92% of employers who use multi-measure testing stated they are more satisfied with their hires and are seeing improvements in employee retention, diversity and costs to hire:

  • 91% reduced mis-hires
  • 83% reduced cost-to-hire
  • 94% improved diversity
  • 94% improved retention

Talent discovery platforms are increasingly demonstrating their efficacy in pinpointing individuals who possess vital skills such as effective communication, problem-solving, and incisive critical thinking. Such digital tools offer a fresh avenue for talent identification beyond the constraints of traditional hiring processes.

“Testing is definitely important, especially now in this age where the cognitive requirements for most tasks are increasing. That alone warrants an assessment tool measuring cognitive capacity. And then, of course, we need to test for specific skills that can’t be demonstrated in a resume, like coding.“Jonas Atil, Director of Recruitment at NexusHR.

More companies are turning to skills-based hiring

This third annual report* once again shows a growth in the proportion of companies adopting skills-based recruitment methods. More than eight in 10 employers (81%) are leveraging skills-based hiring methods in 2024, up from 73% in 2023 and just 56% in 2022.

Marketing tops the sector list, with 95% of companies using skills-based hiring methods – this is closely followed by construction and scientific/technical services (both at 89%).

Candidates taking advantage of the opportunity to show skills

Another major thread emerging from this year’s study is that candidates are showing a strong preference for skills-based hiring and enjoying greater success when application processes revolve around these recruitment methods.

Indeed, more than eight in 10 (81%) say they have gained new employment opportunities because of skills-based hiring, while 85% of survey respondents said they prefer it because it gives them the opportunity to demonstrate their abilities.

“If you’re applying for a remote job, chances are you’re competing against hundreds, if not thousands, of other candidates for one position. It’s very easy to go unnoticed. But with talent assessments, I know I have a chance to show that I’m a great fit for the role.” – Joan Pelayo, marketing specialist candidate.

Drilling down into the demographics, skills-based hiring methods are most popular among younger cohorts of candidates, with 92% of 25–34-year-olds preferring this avenue of recruitment. Meanwhile, among all age groups, 68% want to see organisations increase their use of skills-based hiring in the future.

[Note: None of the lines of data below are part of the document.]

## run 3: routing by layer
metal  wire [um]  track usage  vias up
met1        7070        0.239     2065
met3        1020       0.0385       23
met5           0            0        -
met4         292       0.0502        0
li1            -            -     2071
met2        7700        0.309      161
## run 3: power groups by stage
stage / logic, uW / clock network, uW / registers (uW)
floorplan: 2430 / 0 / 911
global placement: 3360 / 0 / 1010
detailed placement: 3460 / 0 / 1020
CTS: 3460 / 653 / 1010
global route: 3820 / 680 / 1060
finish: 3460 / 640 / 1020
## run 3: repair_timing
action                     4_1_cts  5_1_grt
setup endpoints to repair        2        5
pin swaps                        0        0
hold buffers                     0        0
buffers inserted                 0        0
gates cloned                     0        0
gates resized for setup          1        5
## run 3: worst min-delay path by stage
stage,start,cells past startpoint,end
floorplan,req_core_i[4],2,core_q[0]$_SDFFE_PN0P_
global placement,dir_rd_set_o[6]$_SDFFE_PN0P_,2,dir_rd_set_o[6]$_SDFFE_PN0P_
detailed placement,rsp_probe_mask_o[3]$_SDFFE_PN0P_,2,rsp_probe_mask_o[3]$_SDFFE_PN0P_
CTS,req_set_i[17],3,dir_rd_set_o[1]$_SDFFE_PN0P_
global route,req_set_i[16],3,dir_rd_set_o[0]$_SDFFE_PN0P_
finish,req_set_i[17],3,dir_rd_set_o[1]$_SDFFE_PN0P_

Commenting on the changing employment market, TestGorilla CEO and co-founder Wouter Durville, said: We are three years into producing The State of Skills-Based Hiring reports and the trend is undeniably clear – skills-based hiring is becoming the dominant and preferred recruitment method, not just for businesses, but for employees seeking new jobs.

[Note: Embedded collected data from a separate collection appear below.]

<file path="src/rtl/mem_wb_stage.sv">
// MEM/WB pipeline stage: registers MEM-stage control alongside the data
// memory's synchronous read, selects load data or ALU result for write-back,
// keeps a copy of load data across write-back stalls, and counts retired
// instructions and loads for debug.
module mem_wb_stage #(
  parameter int DATA_W = 8,
  parameter int REG_AW = 3,
  parameter int CNT_W  = 16
) (
  input  logic              CLK,
  input  logic              RST_N,
  input  logic              MemValid,
  input  logic              MemRegWrite,
  input  logic              MemMemToReg,
  input  logic [REG_AW-1:0] MemWriteReg,
  input  logic [DATA_W-1:0] MemALUResult,
  input  logic [DATA_W-1:0] ReadData,
  input  logic              Stall,
  input  logic              Flush,
  output logic              WBValid,
  output logic              WBRegWrite,
  output logic [REG_AW-1:0] WBWriteReg,
  output logic [DATA_W-1:0] WBWriteData,
  output logic [CNT_W-1:0]  RetireCount,
  output logic [CNT_W-1:0]  LoadCount
);

  localparam logic [CNT_W-1:0] CNT_MAX = '1;
  localparam logic [CNT_W-1:0] CNT_ONE = {{(CNT_W-1){1'b0}}, 1'b1};

  logic              r_wb_valid;
  logic              r_wb_regwrite;
  logic              r_wb_memtoreg;
  logic [REG_AW-1:0] r_wb_reg;
  logic [DATA_W-1:0] r_wb_alu;
  logic              r_hold_valid;
  logic [DATA_W-1:0] r_hold_data;
  logic [CNT_W-1:0]  r_retire_cnt;
  logic [CNT_W-1:0]  r_load_cnt;

  logic              w_cap_valid;
  logic              w_retire;
  logic              w_hold_load;
  logic [DATA_W-1:0] w_load_data;

  assign w_cap_valid = MemValid & ~Flush;
  assign w_retire    = r_wb_valid & ~Stall;
  // Only the first stalled edge samples ReadData; the memory keeps re-reading
  // the moving MEM address afterwards, so later values are not this load's.
  assign w_hold_load = Stall & ~r_hold_valid & r_wb_valid & r_wb_memtoreg;

  // WB entry: capture from MEM when not stalled, otherwise freeze (Flush ignored)
  always_ff @(posedge CLK or negedge RST_N) begin
    if (!RST_N) begin
      r_wb_valid    <= 1'b0;
      r_wb_regwrite <= 1'b0;
      r_wb_memtoreg <= 1'b0;
      r_wb_reg      <= '0;
      r_wb_alu      <= '0;
    end else if (!Stall) begin
      r_wb_valid    <= w_cap_valid;
      r_wb_regwrite <= w_cap_valid & MemRegWrite;
      r_wb_memtoreg <= w_cap_valid & MemMemToReg;
      r_wb_reg      <= MemWriteReg;
      r_wb_alu      <= MemALUResult;
    end
  end

  // Load hold: latch ReadData on the first stalled edge, drop it on capture
  always_ff @(posedge CLK or negedge RST_N) begin
    if (!RST_N) begin
      r_hold_valid <= 1'b0;
      r_hold_data  <= '0;
    end else if (!Stall) begin
      r_hold_valid <= 1'b0;
    end else if (w_hold_load) begin
      r_hold_valid <= 1'b1;
      r_hold_data  <= ReadData;
    end
  end

  // Saturating retire and load counters, stepped when a valid entry leaves WB
  always_ff @(posedge CLK or negedge RST_N) begin
    if (!RST_N) begin
      r_retire_cnt <= '0;
      r_load_cnt   <= '0;
    end else if (w_retire) begin
      if (r_retire_cnt != CNT_MAX) r_retire_cnt <= r_retire_cnt + CNT_ONE;
      if (r_wb_memtoreg && (r_load_cnt != CNT_MAX)) r_load_cnt <= r_load_cnt + CNT_ONE;
    end
  end

  assign w_load_data = r_hold_valid ? r_hold_data : ReadData;

  assign WBValid     = r_wb_valid;
  assign WBRegWrite  = r_wb_valid & r_wb_regwrite & ~Stall;
  assign WBWriteReg  = r_wb_reg;
  assign WBWriteData = r_wb_memtoreg ? w_load_data : r_wb_alu;
  assign RetireCount = r_retire_cnt;
  assign LoadCount   = r_load_cnt;

endmodule

</file>
<file path="config.mk">
export PLATFORM = sky130hd
export DESIGN_NAME = mem_wb_stage
export DESIGN_NICKNAME = d
export VERILOG_FILES = /design/src/rtl/mem_wb_stage.sv
export SDC_FILE = /design/constraint.sdc
export NUM_CORES = 1
export LEC_CHECK = 0
export ABC_AREA = 1
export BUFFER_PORTS_ARGS = -buffer_cell sky130_fd_sc_hd__clkbuf_2
export CORE_UTILIZATION = 54
export CTS_CLUSTER_SIZE = 40
export DETAILED_ROUTE_END_ITERATION = 10
export GPL_ROUTABILITY_DRIVEN = 1
export PLACE_DENSITY = 0.86
export REMOVE_ABC_BUFFERS = 1
export SLEW_MARGIN = 40
export SYNTH_ARGS = -nofsm -noshare
export SYNTH_HDL_FRONTEND = slang
export SYNTH_SLANG_ARGS = --single-unit
export TNS_END_PERCENT = 50
</file>
<file path="constraint.sdc">
create_clock -name CLK -period 1.8 [get_ports CLK]
set_clock_uncertainty 0.2 [all_clocks]
set_input_delay 0.18 -clock CLK [delete_from_list [all_inputs] [get_ports CLK]]
set_output_delay 0.18 -clock CLK [all_outputs]
set_load 0.01 [all_outputs]
</file>
==> results of run 1 <==
## area by class of cell
type / instances / area [sq um] / area share, %
clock buffers: 5 / 68.82 / 1.750
clock inverters: 3 / 26.28 / 0.6684
inverters: 35 / 136.4 / 3.469
multi-input cells: 301 / 1431 / 36.41
flip-flops and latches: 55 / 1379 / 35.07
well taps: 70 / 87.58 / 2.228
repair buffers: 119 / 802.0 / 20.40
## worst paths after layout
check                                    start        endpoint  slack, ns  cells after the start
worst min register to register     r_wb_alu[5]     r_wb_alu[5]       0.29                      2
worst max-delay path                   WBValid      WBRegWrite       0.05                      3
max in group asynchronous                RST_N   r_wb_memtoreg       0.95                      3
worst min-delay path                  MemValid   r_wb_memtoreg      0.008                      3
worst max register to register  RetireCount[8]  RetireCount[9]       0.08                      8
min in group asynchronous                RST_N    LoadCount[8]       0.19                      3
## metal layers
layer | up-vias | wire (um)
met5 | - | 0
met4 | 0 | 155
met3 | 18 | 507
met2 | 141 | 4142
met1 | 1480 | 3345
li1 | 1494 | -
## power by group through the flow
stage                     combinational (mW)  sequential (mW)  clock (mW)
after detailed placement               0.676             1.54           0
after global routing                   0.812             1.54       0.807
final                                  0.734             1.52       0.758
after floorplan                        0.282             1.58           0
after CTS                              0.716             1.51       0.755
after global placement                 0.650             1.53           0
## metrics by stage
stage | utilization (%) | cells | TNS (ns)
after floorplan | - | 391 | -0.4448
after global placement | 68.44 | 553 | 0
after detailed placement | 68.44 | 553 | 0
after CTS | 74.66 | 584 | 0
after global routing | 75.53 | 588 | -0.05809
final | 75.53 | 588 | 0
## critical path, stage by stage, from the launching register on
cell and delay [ns]:
dfrtp_1 0.46, nand2_2 0.20, nor2_1 0.23, clkbuf_2 0.17
## flip-flops by register name (all words and copies together) (netlist names)
name,cells
LoadCount,16
r_wb_alu,8
r_hold_valid,1
WBValid,1
WBWriteReg,3
r_wb_memtoreg,1
RetireCount,16
r_hold_data,8
r_wb_regwrite,1
## cell usage in the layout, fill, tap and decap left out, drive strengths merged, types with 9 or more instances in the layout
cell and count:
dlygate4sd3 22, nand4 9, dfrtp 55, buf 28
inv 38, nor2 48, nand3 28, nand2 168
o21ai 22, clkbuf 74
## kinds of logic (layout without fill, tap and decap cells)
group / after synthesis / after routing / synth area share (%)
AO/OA/AOI/OAI: 24 / 24 / 4.114
XOR/XNOR: 10 / 10 / 2.939
adder cells (fa/ha/maj): 2 / 2 / 0.8395
buffers and inverters: 41 / 162 / 6.045
flip-flops: 55 / 55 / 46.18
multiplexers: 8 / 8 / 3.023
AND/OR/NAND/NOR: 257 / 257 / 36.86
## timing repair
item	CTS	global route
endpoints found under the setup margin	8	25
hold endpoints to repair	76	0
gates resized for setup	1	12
hold buffers	22	0
pin swaps	0	2
buffers inserted	1	4
==> summary.txt, run 1 <==
Status
  – Outcome: completed

STA
  – Max_slew headroom: between 70% and 80%
  – Crit path time final: 1.754 ns
  – Hold Fails Final Rpt: 0
  – Fin worst setup slack: 0.04649 ns
  – Slew at the pin closest to its max-slew limit: 0.3421 ns
  – Final hold slack: 0.007606 ns
  – RSZ-0062 raised after global routing: yes
  – Final setup vio count: 0
  – Max Freq: roughly 570 MHz
  – Final period util: 97.42%
  – Max Transition Viols Final: 0

Route
  – DRC Markers: 0
  – Initial DRT Pass Iterations: 5
  – Wire length per cell: 13.86 um
  – Drt via density: 5.328
  – Drt initial violations: 273
  – Post-Route WL: roughly 8200 um
  – ANT nets after route: 0
  – DR vias: 3133

GRT
  – Grt total ovfl: 0
  – Global-route wire length before repair: 13700 um
  – Initial antenna violation count: 0
  – Vias in the first global route: 3008
  – Most used routing layer in global routing: met2
  – GR Util met1: 36.56%
  – Largest net degree at the start of global routing: 56
  – Grt met2 use: 51.26%
  – Overall Global Routing Usage: 29.18%
  – Met3 usage: 4.910%

Power and ir drop
  – Switching Fraction: 33.07%
  – Power share of the clock group: 25.1%
  – Max VDD drop: 0.6678 mV
  – Pleak: 2.032 nW
  – Net Switching: 0.9978 mW
  – Pwr dens: 767.5 mW/mm^2
  – Flop pwr share: 50.5%
  – Combinational share of power: 24.3%
  – Int Power: 2.020 mW
  – Final Power: 3.017 mW

Yosys
  – Sequential area share after synthesis: 46.18%
  – Syn_area_per_cell: approximately 7.5 sq um
  – Top-count cell post-synth: nand2_1
  – Dominant cells by area after synthesis: dfrtp_1, nand2_1, nor2_1
  – Most frequent cells after synthesis: nand2_1, dfrtp_1, nor2_1, inv_1, nand3_1
  – Synth cell types: 24
  – Synth Cell Area: between 0.002 and 0.003 sq mm
  – Synth area leader: dfrtp_1
  – Post-synth top flop: dfrtp_1
  – Async SR Flop Fraction: 100.0%
  – Flop and latch count out of synthesis: 55
  – Area share of the largest cell type after synthesis: 46.18%
  – Mapped Cells: 397
  – EDFF count, synth: 0
  – Yosys Warn Count: 0

Floorplanning
  – Die W: 76.29 um
  – Starting Density: 57.26%
  – Row count: 26
  – I/O pin cnt: 71
  – Die area: 0.005820 sq mm
  – Core Area: around 0.0052 sq mm
  – Die H: 76.29 um

Clock network
  – Clock transition at the registers of the reported paths: 0.11 ns
  – Clk_lat worst skew: 0.32 ns
  – H-Tree Depth: 2
  – Num Clock Sinks: between 50 and 60
  – Root buffer cell: clkbuf_8
  – CTS tree: yes
  – Clock Tree Buf Depth: 2
  – CTS buffer count: 5

Placement
  – Hpwl dp: 5448 um
  – Dpl cell area: roughly 0.0036 sq mm
  – Post-placement worst setup slack: 0.1023 ns
  – Port Buffers: 70
  – Placer congestion estimate: about 0.86

Final layout
  – Layout filler cell count: 384
  – # nets final: 545
  – Antenna cell count: 0
  – Fraction of layout cells with a size suffix above 1: 26.45%
  – Post-route cell area: 0.003931 sq mm
  – Synth-to-layout area growth: 31.91%

Job
  – Max-Cap Viols: 0

Critical path
  – Critical Path End Type: primary output
  – Arrival @ worst endpoint: 1.37 ns
  – Startpoint types: flip-flop
  – Worst EP required: between 1 and 1.5 ns
  – WS Path Type: flip-flop to primary output
  – Maximum fanout along the worst path: 8

Hold path
  – Type of the most critical hold path: input pin to flip-flop
No activity file was read; power rests on OpenSTA's default activity.
==> inputs of run 2 (changes only) <==
CORE_ASPECT_RATIO = 1.1   (was unset)
==> run 2 against run 1 <==
  * Global-route usage shrank 0.45 points
  * Sequential power is essentially flat
  * Wire length shrank 5.1%
  * Design area is essentially flat
  * First-iteration DRC count shrank 39%
  * Clock-buffer cell count is the same
  * Core utilization shrank 2.2 points
==> summary.txt, run 2 (same netlist as run 1, synthesis figures left out) <==
Critical path
  – Critical path cell sequence: inv_2 -> buf_4 -> nor2_1 -> o21ai_1 -> clkbuf_2
  – Startpoint types: flip-flop
  – Crit Reg-Reg Startpoint: RetireCount[0]
  – Slack of the worst reg-to-reg path: 0.06 ns
  – WS Path Type: flip-flop to primary output
  – RR Endpoint: RetireCount[4]
  – Slowest stage delay, CP: 0.43 ns
  – Worst EP required: 1.42 ns
  – Cell count of the worst reg-to-reg path: 9
  – Arrival @ worst endpoint: 1.38 ns
  – Top Family by Delay on Critical Path: flip-flops
  – Crit-path slowest cell: dfrtp_2
  – Maximum fanout along the worst path: 7
  – Critical Path End Type: primary output
  – Buf/Inv on CP: 3

STA
  – Final setup vio count: 0
  – Max Transition Viols Final: 0
  – Crit path time final: 1.759 ns
  – Final hold slack: 0.02935 ns
  – Max Freq: 568.4 MHz
  – Slew at the pin closest to its max-slew limit: about 0.32 ns
  – Final period util: 97.74%
  – RSZ-0062 raised after global routing: yes
  – Hold Fails Final Rpt: 0
  – Max_slew headroom: 78.28%

Route
  – Drt initial violations: around 170
  – DRC Markers: 0
  – Post-Route WL: 7735 um
  – DR vias: 3068
  – Drt via density: approximately 5.2
  – ANT nets after route: 0
  – Wire length per cell: 13.07 um
  – Initial DRT Pass Iterations: 5

Floorplanning
  – Core Area: 0.005360 sq mm
  – Die W: about 73 um
  – Die area: 0.005821 sq mm
  – Starting Density: 55.60%
  – I/O pin cnt: 71
  – Row count: 28
  – Die H: around 80 um

Placement
  – Port Buffers: 70
  – Dpl cell area: 0.003561 sq mm
  – Hpwl dp: 5160 um
  – Placer congestion estimate: 0.8678

Clock network
  – CTS tree: yes
  – Clock Tree Buf Depth: 2
  – Root buffer cell: clkbuf_8
  – H-Tree Depth: 2
  – Clk_lat worst skew: 0.33 ns
  – Clock transition at the registers of the reported paths: 0.12 ns
  – CTS buffer count: 5
  – Num Clock Sinks: 55

Hold path
  – WHS Endpoint: r_wb_regwrite
  – Type of the most critical hold path: input pin to flip-flop
  – HP Start: MemValid
  – Hold path depth: 3

Final layout
  – Post-route cell area: slightly below 0.004 sq mm
  – Fraction of layout cells with a size suffix above 1: 25.92%
  – Synth-to-layout area growth: 31.95%
  – # nets final: roughly 540
  – Commonest non-fill, non-tap cell in the layout: nand2_1
  – Commonest cells after routing, fill and taps aside: nand2_1, clkbuf_2, dfrtp_1
  – Layout filler cell count: 389
  – Antenna cell count: 0

GRT
  – Overall Global Routing Usage: ~29%
  – Global-route wire length before repair: 12860 um
  – Vias in the first global route: slightly below 3000
  – Grt total ovfl: 0
  – Initial antenna violation count: 0
  – Largest net degree at the start of global routing: 56

Status
  – Outcome: completed

Power and ir drop
  – Max VDD drop: 0.7185 mV
  – Pleak: 2.024 nW
  – Pwr dens: about 770 mW/mm^2

Job
  – Max-Cap Viols: 0
run 2: worst max-delay path by stage:
stage	start	slack (ns)	to	cells after the start
floorplan	LoadCount[0]	-0.09	LoadCount[0]	9
global placement	LoadCount[0]	0.14	LoadCount[14]	10
detailed placement	LoadCount[0]	0.07	LoadCount[8]	10
CTS	r_wb_memtoreg	0.01	WBWriteData[7]	3
global route	RetireCount[0]	-0.03	RetireCount[4]	9
finish	r_hold_valid	0.04	WBWriteData[7]	5
run 2: layer usage:
metal / part of all wire, % / GRT usage, %
met4: 2.3 / 10.59
met2: 52 / 50.47
met5: 0 / 0
met1: 41 / 35.11
met3: 5.0 / 4.798
run 2: cell type report:
cell class                      count  area (sq um)  share of cell area [%]
Timing Repair Buffer              118         795.8                   20.24
Clock inverter                      3         31.28                  0.7954
Tap cell                           75         93.84                   2.386
Multi-Input combinational cell    301          1429                   36.33
Inverter                           35         133.9                   3.404
Clock buffer                        5         68.82                   1.750
Sequential cell                    55          1380                   35.09
run 2: report_power, final:
group	leakage [nW]	internal, mW	switching (mW)
registers	0.721	1.39	0.140
logic	1.25	0.341	0.393
clock network	0.0522	0.297	0.466
total	2.02	2.03	0.999
run 2: tightest hold or removal path, stage by stage:
cell and delay [ns]:
clkbuf_2 0.09, nand3b_1 0.16, o22ai_1 0.08
run 2: stage by stage:
stage	TNS [ns]	total power [mW]	setup WS (ns)	util [%]	std cells
3_3_place_gp	0	2.169	0.1421	66.43	557
3_5_place_dp	0	2.209	0.07093	66.43	557
4_1_cts	0	3.006	0.01413	72.95	590
2_1_floorplan	-0.4448	1.865	-0.08897	-	391
6_report	0	3.025	0.04068	73.37	592
5_1_grt	-0.1236	3.180	-0.03479	73.37	592
run 2: timing repair:
action                                  in CTS  in global routing
hold buffers                                24                  0
gates resized for setup                      1                 15
endpoints found under the setup margin       7                 33
pin swaps                                    0                  1
endpoints found under the hold margin       76                  0
buffers inserted                             1                  2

“Degree requirements are not going away yet, with 59% of employers saying it is actually more important for candidates to have degree qualifications. But skills-based hiring methods are complementing and in many cases replacing traditional recruitment, and organisations that don’t give non-degree-holding candidates a chance to demonstrate their skills are in danger of missing out on an untapped pool of talent.”